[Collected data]
<file path="config.mk">
export PLATFORM = sky130hd
export DESIGN_NAME = reg_dump
export DESIGN_NICKNAME = d
export VERILOG_FILES = /design/src/rtl/reg_dump.sv
export SDC_FILE = /design/constraint.sdc
export NUM_CORES = 1
export LEC_CHECK = 0
export ABC_AREA = 1
export BUFFER_PORTS_ARGS = -buffer_cell sky130_fd_sc_hd__buf_2
export CORE_MARGIN = 4
export CORE_UTILIZATION = 51
export CTS_CLUSTER_DIAMETER = 120
export CTS_CLUSTER_SIZE = 14
export DETAILED_ROUTE_END_ITERATION = 16
export PLACE_DENSITY = 0.94
export SLEW_MARGIN = 20
export SYNTH_ARGS = -nofsm -noshare
export SYNTH_HDL_FRONTEND = slang
export SYNTH_SLANG_ARGS = --single-unit
</file>
<file path="constraint.sdc">
create_clock -name clk -period 2.6 [get_ports clk]
set_input_delay 0.39 -clock clk [delete_from_list [all_inputs] [get_ports clk]]
set_output_delay 0.39 -clock clk [all_outputs]
set_load 0.02 [all_outputs]
</file>
<file path="src/rtl/reg_dump.sv">
// Debug read-out engine: walks a wrapping range of X0..X31 through a spare
// combinational read port and streams each value as an indexed valid/ready beat.
module reg_dump #(
    parameter int DATA_W   = 64,
    parameter bit ZERO_X31 = 1'b1
) (
    input  logic              clk,
    input  logic              rst,
    input  logic              start,
    input  logic [4:0]        first_reg,
    input  logic [4:0]        last_reg,
    input  logic              abort,
    output logic [4:0]        rd_addr,
    input  logic [DATA_W-1:0] rd_data,
    output logic              m_valid,
    input  logic              m_ready,
    output logic [4:0]        m_idx,
    output logic [DATA_W-1:0] m_data,
    output logic              busy,
    output logic              done
);

    // state | meaning
    // IDLE  | waiting for start; rd_addr holds its last value
    // FETCH | one cycle: capture the first register into the output beat
    // SEND  | beat valid; each handshake reloads from the next register
    typedef enum logic [1:0] {IDLE, FETCH, SEND} state_t;

    state_t            state, state_nxt;
    logic [4:0]        idx, idx_nxt;
    logic [4:0]        remaining, remaining_nxt;
    logic [4:0]        m_idx_nxt;
    logic              m_valid_nxt, done_nxt;
    logic [DATA_W-1:0] m_data_nxt;
    logic [DATA_W-1:0] rd_value;
    logic              xfer;

    // X31 reads as the zero register when enabled
    assign rd_value = (ZERO_X31 && idx == 5'd31) ? '0 : rd_data;
    assign rd_addr  = idx;
    assign busy     = (state != IDLE);
    assign xfer     = m_valid && m_ready;

    always_comb begin
        state_nxt     = state;
        idx_nxt       = idx;
        remaining_nxt = remaining;
        m_idx_nxt     = m_idx;
        m_data_nxt    = m_data;
        m_valid_nxt   = m_valid;
        done_nxt      = 1'b0;
        case (state)
            IDLE: begin
                if (start) begin
                    idx_nxt       = first_reg;
                    remaining_nxt = last_reg - first_reg;
                    state_nxt     = FETCH;
                end
            end
            FETCH: begin
                if (abort) begin
                    m_valid_nxt = 1'b0;
                    state_nxt   = IDLE;
                end else begin
                    m_data_nxt  = rd_value;
                    m_idx_nxt   = idx;
                    m_valid_nxt = 1'b1;
                    idx_nxt     = idx + 5'd1;
                    state_nxt   = SEND;
                end
            end
            SEND: begin
                if (abort) begin
                    m_valid_nxt = 1'b0;
                    state_nxt   = IDLE;
                end else if (xfer) begin
                    if (remaining != 5'd0) begin
                        m_data_nxt    = rd_value;
                        m_idx_nxt     = idx;
                        idx_nxt       = idx + 5'd1;
                        remaining_nxt = remaining - 5'd1;
                    end else begin
                        m_valid_nxt = 1'b0;
                        done_nxt    = 1'b1;
                        state_nxt   = IDLE;
                    end
                end
            end
            default: begin
                m_valid_nxt = 1'b0;
                state_nxt   = IDLE;
            end
        endcase
    end

    always_ff @(posedge clk) begin
        if (rst) begin
            state     <= IDLE;
            idx       <= '0;
            remaining <= '0;
            m_idx     <= '0;
            m_data    <= '0;
            m_valid   <= 1'b0;
            done      <= 1'b0;
        end else begin
            state     <= state_nxt;
            idx       <= idx_nxt;
            remaining <= remaining_nxt;
            m_idx     <= m_idx_nxt;
            m_data    <= m_data_nxt;
            m_valid   <= m_valid_nxt;
            done      <= done_nxt;
        end
    end

endmodule

</file>
After elaboration in Yosys (flattened, before gate mapping):

Cells that the tools add are included.

* flip-flop bits (word level): 83
* bits of input ports: 79
* word-level logic and storage cells: 70

* $add $sub $neg: 3
* equality and inequality tests: 10
* muxes and demuxes: 34
* bitwise operators: 3
* reduce and logical (&&, ||, !) cells: 13

Operators by type and width (count)
* $mux 64: 5
* $pmux 64 s2: 1
* $mux 5: 13
* $pmux 5 s2: 2
* $pmux 5 s3: 1
* $mux 2: 5
* $ne 2x2->1 const B: 5
* $reduce_and 5->1: 2
* $ne 3x3->1 const B: 2
* $pmux 2 s3: 1
* $reduce_and 3->1: 2
* $reduce_and 6->1: 1
* $reduce_bool 2->1: 3
* $add 5x1->5 const B: 1
* $eq 5x5->1 const B: 1
* $mux 1: 5
* $reduce_bool 5->1: 1
* $sub 5x1->5 const B: 1
* $sub 5x5->5: 1
* $reduce_or 4->1: 1
* $not 1->1: 3
* $pmux 1 s3: 1
* $reduce_bool 3->1: 1
* $eq 2x1->1 const B: 1
* 3 further kinds: 3

Longest topological paths before layout:

Gate-level depths: netlist of run 1.

* depth in word-level cells: 6
* gate-level depth with buffers: 12
* depth with buffers taken out: 11

Least setup slack after synthesis of run 1:

OpenSTA, ideal clock, no wires.

* path type: register to register
* from: register idx[1], in the netlist rd_addr[1]
* to: register m_data[0]
* library setup time: 128 ps
* data arrival time: 1510 ps
* data required time: 2472 ps
* path slack: 962 ps
* cell stages (with the launch flop): 11
* path buffers: 1
* clock period less this slack: 1638 ps
* cells stage by stage: dfxtp_1 ha_1 nand2_1 nor2_1 ha_1 inv_2 clkbuf_1 nand2_1 nand3_1 nand2_1 nor2_1

* longest elaborated chain between the ends: 6
* elaborated cells between the ends (all ways): 7

RTL lines
* start: declaration: RTL line 30 `logic [4:0] idx, idx_nxt;`
* start signal: assignment: RTL line 107 `idx <= idx_nxt;`
* $eq 5x5->1 (*): RTL line 39 `assign rd_value = (ZERO_X31 && idx == 5'd31) ? '0 : rd_data;`
* $mux 64 (*): RTL line 39
* $mux 64: RTL line 77 `if (remaining != 5'd0) begin`
* $mux 64: RTL line 76 `end else if (xfer) begin`
* $mux 64: RTL line 73 `if (abort) begin`
* $pmux 64 s2 (*): RTL line 52 `case (state)`
* end signal: assignment: RTL line 110 `m_data <= m_data_nxt;`
* end: declaration: RTL line 18 `output logic [DATA_W-1:0] m_data,`

Every way passes the cells marked *; elsewhere a longest branch is shown, timed or not. The select of a mux whose other input is x is not followed.
A chain may end at the register's enable or synchronous reset.

Worst setup path after layout of run 1:

* from: register remaining[0]
* to: register idx[4], in the netlist rd_addr[4]

* longest elaborated chain between the ends: 3

RTL lines
* start: declaration: RTL line 31 `logic [4:0] remaining, remaining_nxt;`
* start signal: assignment: RTL line 108 `remaining <= remaining_nxt;`
* $reduce_bool 5->1: RTL line 77
* $ne 2x2->1 (no source line)
* $reduce_and 6->1 (no source line)

No other way between the ends.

▸ **WHAT IS BEING ASKED**:
If a line holds the string "word", it counts; please state how many such lines there are in the data, with nothing more.

▸ **RESULT OF THIS EXERCISE**:
3